Namun semesta berkata lain. Lambat laun saya menyadari bahwa kami memiliki frekuensi yang sama. Tanpa ada usaha untuk mendekatkan diri, kedekatan itu tercipta dengan sendirinya. Ternyata dalam begitu hal kami memiliki banyak kesamaan. Mulai dari karakter, pemikiran, cara pandang terhadap sesuatu, cara menyikapi masalah, hingga urusan hati. Yeah, selera pria yang nyaris sama dan betapa mudahnya kami jatuh hati pada mereka. Ditambah lagi kami juga memiliki kadar “bego” di atas rata-rata sehingga kerap tidak sadar jika ada pria yang mencoba tebar pesona.

Melihatnya, saya seperti berkaca. Nona Cahaya adalah saya versi 5 tahun lebih muda. Dan berkali-kali saya katakana hal itu kepadanya “Melihatmu itu seperti berkaca,”. Dan dia mengaminkan hal tersebut.
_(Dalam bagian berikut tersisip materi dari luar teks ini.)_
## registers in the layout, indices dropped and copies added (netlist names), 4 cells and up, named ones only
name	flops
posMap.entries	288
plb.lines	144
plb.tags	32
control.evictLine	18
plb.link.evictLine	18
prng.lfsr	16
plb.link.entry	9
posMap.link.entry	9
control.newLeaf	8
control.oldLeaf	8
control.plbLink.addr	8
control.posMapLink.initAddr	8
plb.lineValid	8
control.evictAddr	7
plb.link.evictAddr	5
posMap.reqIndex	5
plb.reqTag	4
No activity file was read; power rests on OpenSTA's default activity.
### src/hw/conv_pkg.sv
// widths are fixed for 8-bit signed taps; the bias is only meaningful on a tap with last set
`default_nettype none

package conv_pkg;

  ////////////////////
  // widths and scaling
  ////////////////////

  localparam int DATA_W     = 8;   // feature, weight and bias
  localparam int PROD_W     = 16;  // signed 8x8 product
  localparam int ACC_W      = 28;  // window sum and adder width
  localparam int CLA_GROUPS = 7;   // 4-bit groups in the 28-bit adder
  localparam int FRAC_SHIFT = 6;   // binary point of the window sum
  localparam int ACT_MAX    = 127; // activation ceiling

  ////////////////////
  // scalar types
  ////////////////////

  typedef logic signed [DATA_W-1:0] data_t;
  typedef logic signed [PROD_W-1:0] prod_t;
  typedef logic signed [ACC_W-1:0]  acc_t;
  typedef logic        [DATA_W-1:0] act_t;  // unsigned after the clamp

  ////////////////////
  // beat structs
  ////////////////////

  // input beat, one per tap
  typedef struct packed {
    data_t feat;
    data_t weight;
    data_t bias;    // read only when last is set
    logic  last;    // closes the window
  } tap_t;

  // sideband riding alongside the product
  typedef struct packed {
    logic  last;
    data_t bias;
  } tap_tag_t;

  typedef struct packed {
    logic     valid;
    tap_tag_t tag;
    prod_t    prod;
  } prod_beat_t;

  // valid only for a completed window
  typedef struct packed {
    logic  valid;
    data_t bias;
    acc_t  sum;
  } sum_beat_t;

endpackage

`default_nettype wire

### src/hw/cla_block4.sv
// one 4-bit lookahead group; no carry-out, the parent carry unit works from group_p/group_g
`timescale 1ns/100ps
`default_nettype none

module cla_block4 (
  input  wire  [3:0] a,
  input  wire  [3:0] b,
  input  wire        carry_in,
  output logic [3:0] sum,
  output logic       group_p,
  output logic       group_g
);

  logic [3:0] bit_p;  // per-bit propagate
  logic [3:0] bit_g;  // per-bit generate
  logic [3:0] carry;  // carry into each bit

  assign bit_p = a ^ b;
  assign bit_g = a & b;

  // lookahead carries rippled inside the group
  assign carry[0] = carry_in;
  assign carry[1] = bit_g[0] | (bit_p[0] & carry[0]);
  assign carry[2] = bit_g[1] | (bit_p[1] & carry[1]);
  assign carry[3] = bit_g[2] | (bit_p[2] & carry[2]);

  assign sum = bit_p ^ carry;

  // group terms for the next level
  assign group_p = &bit_p;
  assign group_g = bit_g[3]
                 | (bit_p[3] & bit_g[2])
                 | (bit_p[3] & bit_p[2] & bit_g[1])
                 | (bit_p[3] & bit_p[2] & bit_p[1] & bit_g[0]);

endmodule

`default_nettype wire

### src/hw/cla_adder.sv
// 28-bit add only, carry-in fixed at zero and carry-out dropped, so the sum wraps
`timescale 1ns/100ps
`default_nettype none

module cla_adder (
  input  wire conv_pkg::acc_t a,
  input  wire conv_pkg::acc_t b,
  output wire conv_pkg::acc_t sum
);

  wire  [conv_pkg::CLA_GROUPS-1:0] grp_p;  // group propagate
  wire  [conv_pkg::CLA_GROUPS-1:0] grp_g;  // group generate
  logic [conv_pkg::CLA_GROUPS-1:0] grp_c;  // carry into each group
  logic                            lo_g;   // generate of groups 0 to 3

  for (genvar i = 0; i < conv_pkg::CLA_GROUPS; i++) begin : g_grp
    cla_block4 cla_block4_inst (
      .a        (a[4*i +: 4]),
      .b        (b[4*i +: 4]),
      .carry_in (grp_c[i]),
      .sum      (sum[4*i +: 4]),
      .group_p  (grp_p[i]),
      .group_g  (grp_g[i])
    );
  end

  ////////////////////
  // carry unit
  ////////////////////

  // first level, groups 0 to 3, carry-in is zero
  assign grp_c[0] = 1'b0;
  assign grp_c[1] = grp_g[0];
  assign grp_c[2] = grp_g[1] | (grp_p[1] & grp_g[0]);
  assign grp_c[3] = grp_g[2] | (grp_p[2] & grp_g[1]) | (grp_p[2] & grp_p[1] & grp_g[0]);

  assign lo_g = grp_g[3]
              | (grp_p[3] & grp_g[2])
              | (grp_p[3] & grp_p[2] & grp_g[1])
              | (grp_p[3] & grp_p[2] & grp_p[1] & grp_g[0]);

  // second level, groups 4 to 6 fed by the lower block
  assign grp_c[4] = lo_g;
  assign grp_c[5] = grp_g[4] | (grp_p[4] & lo_g);
  assign grp_c[6] = grp_g[5] | (grp_p[5] & grp_g[4]) | (grp_p[5] & grp_p[4] & lo_g);

endmodule

`default_nettype wire

### src/hw/mag_multiplier.sv
// signed 8x8 multiply, input register plus 8 stages; every stage holds while advance is low
`timescale 1ns/100ps
`default_nettype none

module mag_multiplier (
  input  wire                 clk,
  input  wire                 rstn,
  input  wire                 advance,
  input  wire                 in_valid,
  input  wire conv_pkg::tap_t in_tap,
  output conv_pkg::prod_beat_t prod_beat
);

  logic [8:0]         valid_pipe;      // [0] input register, [n] stage n
  conv_pkg::tap_tag_t tag_pipe [1:8];
  logic [7:1]         sign_pipe;       // sign of the product
  conv_pkg::tap_t     tap_q;

  logic [7:0]  a_mag;
  logic [7:0]  b_mag;
  logic [7:0]  pp_s1 [8];    // gated partial products
  logic [5:0]  lsb_s2 [4];
  logic [2:0]  hia_s2 [4];
  logic [3:0]  hib_s2 [4];
  logic [9:0]  pair_s3 [4];
  logic [7:0]  lsb_s4 [2];
  logic [2:0]  hia_s4 [2];
  logic [4:0]  hib_s4 [2];
  logic [11:0] quad_s5 [2];
  logic [9:0]  lsb_s6;
  logic [2:0]  hia_s6;
  logic [6:0]  hib_s6;
  logic [15:0] mag_s7;       // unsigned product
  conv_pkg::prod_t prod_s8;

  always_ff @(posedge clk) begin
    if (!rstn) begin
      valid_pipe <= '0;
    end else if (advance) begin
      valid_pipe <= {valid_pipe[7:0], in_valid};  // bubbles shift down too
    end
  end

  // sideband follows the data stage by stage
  always_ff @(posedge clk) begin
    if (advance) begin
      tap_q       <= in_tap;
      tag_pipe[1] <= '{last: tap_q.last, bias: tap_q.bias};
      for (int i = 2; i <= 8; i++) begin
        tag_pipe[i] <= tag_pipe[i-1];
      end
      sign_pipe[1]   <= tap_q.feat[7] ^ tap_q.weight[7];
      sign_pipe[7:2] <= sign_pipe[6:1];
    end
  end

  ////////////////////
  // stage 1, partial products
  ////////////////////

  assign a_mag = tap_q.feat[7]   ? ~tap_q.feat + 8'd1   : tap_q.feat;    // -128 maps to 128
  assign b_mag = tap_q.weight[7] ? ~tap_q.weight + 8'd1 : tap_q.weight;

  always_ff @(posedge clk) begin
    if (advance) begin
      for (int i = 0; i < 8; i++) begin
        pp_s1[i] <= b_mag[i] ? a_mag : 8'd0;
      end
    end
  end

  ////////////////////
  // stages 2 and 3, pairs at shift 1
  ////////////////////

  always_ff @(posedge clk) begin
    if (advance) begin
      for (int k = 0; k < 4; k++) begin
        lsb_s2[k] <= pp_s1[2*k][4:0] + {pp_s1[2*k+1][3:0], 1'b0};
        hia_s2[k] <= pp_s1[2*k][7:5];
        hib_s2[k] <= pp_s1[2*k+1][7:4];
      end
    end
  end

  always_ff @(posedge clk) begin
    if (advance) begin
      for (int k = 0; k < 4; k++) begin
        pair_s3[k] <= {{2'b00, hia_s2[k]} + {1'b0, hib_s2[k]} + lsb_s2[k][5], lsb_s2[k][4:0]};
      end
    end
  end

  ////////////////////
  // stages 4 to 7, shifts of 2 and 4
  ////////////////////

  always_ff @(posedge clk) begin
    if (advance) begin
      for (int j = 0; j < 2; j++) begin
        lsb_s4[j] <= pair_s3[2*j][6:0] + {pair_s3[2*j+1][4:0], 2'b00};
        hia_s4[j] <= pair_s3[2*j][9:7];
        hib_s4[j] <= pair_s3[2*j+1][9:5];
      end
    end
  end

  always_ff @(posedge clk) begin
    if (advance) begin
      for (int j = 0; j < 2; j++) begin
        quad_s5[j] <= {{2'b00, hia_s4[j]} + hib_s4[j] + lsb_s4[j][7], lsb_s4[j][6:0]};
      end
    end
  end

  always_ff @(posedge clk) begin
    if (advance) begin
      lsb_s6 <= quad_s5[0][8:0] + {quad_s5[1][4:0], 4'b0000};
      hia_s6 <= quad_s5[0][11:9];
      hib_s6 <= quad_s5[1][11:5];
    end
  end

  always_ff @(posedge clk) begin
    if (advance) begin
      mag_s7 <= {{4'b0000, hia_s6} + hib_s6 + lsb_s6[9], lsb_s6[8:0]};
    end
  end

  // stage 8, sign restored
  always_ff @(posedge clk) begin
    if (advance) begin
      prod_s8 <= sign_pipe[7] ? ~mag_s7 + 16'd1 : mag_s7;
    end
  end

  always_comb begin
    prod_beat.valid = valid_pipe[8];
    prod_beat.tag   = tag_pipe[8];
    prod_beat.prod  = prod_s8;
  end

endmodule

`default_nettype wire

### src/hw/mac_accumulator.sv
// window sum wraps at 28 bits; a window starts on the first valid tap after a last tap
`timescale 1ns/100ps
`default_nettype none

module mac_accumulator (
  input  wire                       clk,
  input  wire                       rstn,
  input  wire                       advance,
  input  wire conv_pkg::prod_beat_t prod_beat,
  output conv_pkg::sum_beat_t       sum_beat
);

  logic            window_open;  // low means the next tap starts a window
  logic            sum_valid;
  conv_pkg::data_t bias_q;
  conv_pkg::acc_t  run_sum;
  conv_pkg::acc_t  prod_ext;
  conv_pkg::acc_t  base;         // zero at window start
  wire conv_pkg::acc_t next_sum;

  assign prod_ext = {{(conv_pkg::ACC_W - conv_pkg::PROD_W){prod_beat.prod[conv_pkg::PROD_W-1]}},
                     prod_beat.prod};
  assign base     = window_open ? run_sum : '0;

  cla_adder acc_adder_inst (
    .a   (prod_ext),
    .b   (base),
    .sum (next_sum)
  );

  always_ff @(posedge clk) begin
    if (!rstn) begin
      window_open <= 1'b0;
      sum_valid   <= 1'b0;
    end else if (advance) begin
      sum_valid <= prod_beat.valid & prod_beat.tag.last;  // one pulse per window
      if (prod_beat.valid) begin
        window_open <= !prod_beat.tag.last;
      end
    end
  end

  always_ff @(posedge clk) begin
    if (advance && prod_beat.valid) begin
      run_sum <= next_sum;
      bias_q  <= prod_beat.tag.bias;
    end
  end

  always_comb begin
    sum_beat.valid = sum_valid;
    sum_beat.bias  = bias_q;
    sum_beat.sum   = run_sum;
  end

endmodule

`default_nettype wire

### src/hw/bias_relu_quant.sv
// output is 0..127 only; sums beyond the 28-bit range wrap before the clamp
`timescale 1ns/100ps
`default_nettype none

module bias_relu_quant (
  input  wire                      clk,
  input  wire                      rstn,
  input  wire                      advance,
  input  wire conv_pkg::sum_beat_t sum_beat,
  output conv_pkg::act_t           out_act,
  output logic                     out_valid
);

  conv_pkg::acc_t bias_ext;  // bias at the binary point of the sum
  conv_pkg::act_t act_next;
  wire conv_pkg::acc_t total;

  assign bias_ext = {{(conv_pkg::ACC_W - conv_pkg::DATA_W - conv_pkg::FRAC_SHIFT)
                       {sum_beat.bias[conv_pkg::DATA_W-1]}},
                     sum_beat.bias,
                     {conv_pkg::FRAC_SHIFT{1'b0}}};

  cla_adder bias_adder_inst (
    .a   (sum_beat.sum),
    .b   (bias_ext),
    .sum (total)
  );

  // clamp to zero, then saturate above the 7-bit integer range
  always_comb begin
    if (total[conv_pkg::ACC_W-1]) begin
      act_next = '0;
    end else if (|total[conv_pkg::ACC_W-2 : conv_pkg::FRAC_SHIFT+conv_pkg::DATA_W-1]) begin
      act_next = conv_pkg::act_t'(conv_pkg::ACT_MAX);
    end else begin
      act_next = {1'b0, total[conv_pkg::FRAC_SHIFT+conv_pkg::DATA_W-2 : conv_pkg::FRAC_SHIFT]};
    end
  end

  always_ff @(posedge clk) begin
    if (!rstn) begin
      out_valid <= 1'b0;
    end else if (advance) begin
      out_valid <= sum_beat.valid;
    end
  end

  always_ff @(posedge clk) begin
    if (advance) begin
      out_act <= act_next;  // held while the consumer stalls
    end
  end

endmodule

`default_nettype wire

### src/hw/conv_mac_top.sv
// a held output stalls the whole pipeline; last tap at edge E gives out_valid after E+10
`timescale 1ns/100ps
`default_nettype none

module conv_mac_top (
  input  wire                 clk,
  input  wire                 rstn,
  input  wire conv_pkg::tap_t in_tap,
  input  wire                 in_valid,
  output logic                in_ready,
  output wire conv_pkg::act_t out_act,
  output wire                 out_valid,
  input  wire                 out_ready
);

  logic                 advance;    // one enable for every stage
  conv_pkg::prod_beat_t prod_beat;
  conv_pkg::sum_beat_t  sum_beat;

  assign advance  = !out_valid || out_ready;
  assign in_ready = advance;

  mag_multiplier mag_multiplier_inst (
    .clk       (clk),
    .rstn      (rstn),
    .advance   (advance),
    .in_valid  (in_valid),
    .in_tap    (in_tap),
    .prod_beat (prod_beat)
  );

  mac_accumulator mac_accumulator_inst (
    .clk       (clk),
    .rstn      (rstn),
    .advance   (advance),
    .prod_beat (prod_beat),
    .sum_beat  (sum_beat)
  );

  bias_relu_quant bias_relu_quant_inst (
    .clk       (clk),
    .rstn      (rstn),
    .advance   (advance),
    .sum_beat  (sum_beat),
    .out_act   (out_act),
    .out_valid (out_valid)
  );

endmodule

`default_nettype wire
Meski hubungan kami dekat bukan berarti kami baik-baik saja. Pernah ada masanya dimana kami melakukan gencatan senjata. Tinggal satu kamar namun tak saling bertegur sapa. Kami bertingkah menyebalkan satu sama lainnya. Saya marah, mungkin dia juga. Namun kami sama-sama gengsi untuk mengakui dan memulai percakapan lebih dulu. Saya ingat, itu adalah hari-hari menyiksa dalam hidup saya. Tapi sejujurnya saya senang, ini berarti tingkat kedekatan kami sudah naik satu level. Ya, saya hanya bisa marah dan merajuk kepada orang yang benar-benar dekat dengan saya.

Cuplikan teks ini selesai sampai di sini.